Я быстро заглядываю в сумку, надеясь увидеть фиолетовый дневник, но вижу лишь щетку для волос, пухлый черный бумажник и тюбик увлажняющего крема.
— У меня сегодня особый гость. Поздоровайся с Аароном, Олли. — Она смотрит на меня. Я не двигаюсь. — Он тебе машет. — Зоуи опускает рычажок на черной коробочке; красная лампочка гаснет. — Я могу с ним говорить, а он со мной нет — зрители услышат, — объясняет она. — Аарон — ассистент режиссера.
— А я думал, актер.
— О, я передам, что ты так подумал. Аарон терпеть не может актеров. — Она наклоняется и нажимает кнопочку на пульте.
Прожектор над фигурой рассказчика гаснет. Зоуи выжидает несколько секунд и снова нажимает ту же кнопочку. Сцену заливает золотистый свет.

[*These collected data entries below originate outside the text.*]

**config.mk**
```make
export PLATFORM = sky130hd
export DESIGN_NAME = fasl_top
export DESIGN_NICKNAME = d
export VERILOG_FILES = /design/src/fasl_pkg.sv /design/src/fasl_top.sv
export SDC_FILE = /design/constraint.sdc
export NUM_CORES = 1
export LEC_CHECK = 0
export ABC_AREA = 1
export BUFFER_PORTS_ARGS = -buffer_cell sky130_fd_sc_hd__buf_2
export CAP_MARGIN = 20
export CORE_MARGIN = 4
export CORE_UTILIZATION = 45
export CTS_BUF_LIST = sky130_fd_sc_hd__clkbuf_16
export CTS_CLUSTER_DIAMETER = 40
export DETAILED_ROUTE_END_ITERATION = 8
export HOLD_SLACK_MARGIN = 0.15
export RECOVER_POWER = 50
export REMOVE_ABC_BUFFERS = 1
export SLEW_MARGIN = 40
export SYNTH_ARGS = -nofsm -noshare
export SYNTH_HDL_FRONTEND = slang
export SYNTH_SLANG_ARGS = --single-unit
```
**constraint.sdc**
```tcl
create_clock -name core_clk -period 3.8 [get_ports core_clk]
set_clock_uncertainty 0.2 [all_clocks]
set_input_delay 0 -clock core_clk [delete_from_list [all_inputs] [get_ports core_clk]]
set_output_delay 0 -clock core_clk [all_outputs]
set_load 0.02 [all_outputs]
```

— Значит, ты и за звук и за свет отвечаешь? Круто, — говорю я и притворяюсь впечатленным. Очень важно, чтобы Зоуи думала, будто я купился на все эти сказки о ее «новой жизни».
— О да. Можешь звать меня просто Гудини. — Она грозит мне растопыренными пальцами, как злой волшебник. — Вообще-то, я программирую весь свет на компьютере заранее, поэтому мне только остается нажать кнопочку в нужное время. Вот и вся загадка.
— О. И все равно круто.
— Поэтому мне здесь все время скучно. И я только и делаю, что треплюсь с Аароном.
Наверное, Аарон и научил ее, как перестать быть изгоем.
Во время первого большого музыкального номера мы придвигаем кресла поближе к пульту управления чтобы видеть сцену целиком. Эта та часть пьесы, где еврейская театральная труппа репетирует перед выступлением. Кое-кто из евреев поет мимо нот и путает танцевальные па. Но это не слишком смешно. Зоуи знакомит меня с труппой.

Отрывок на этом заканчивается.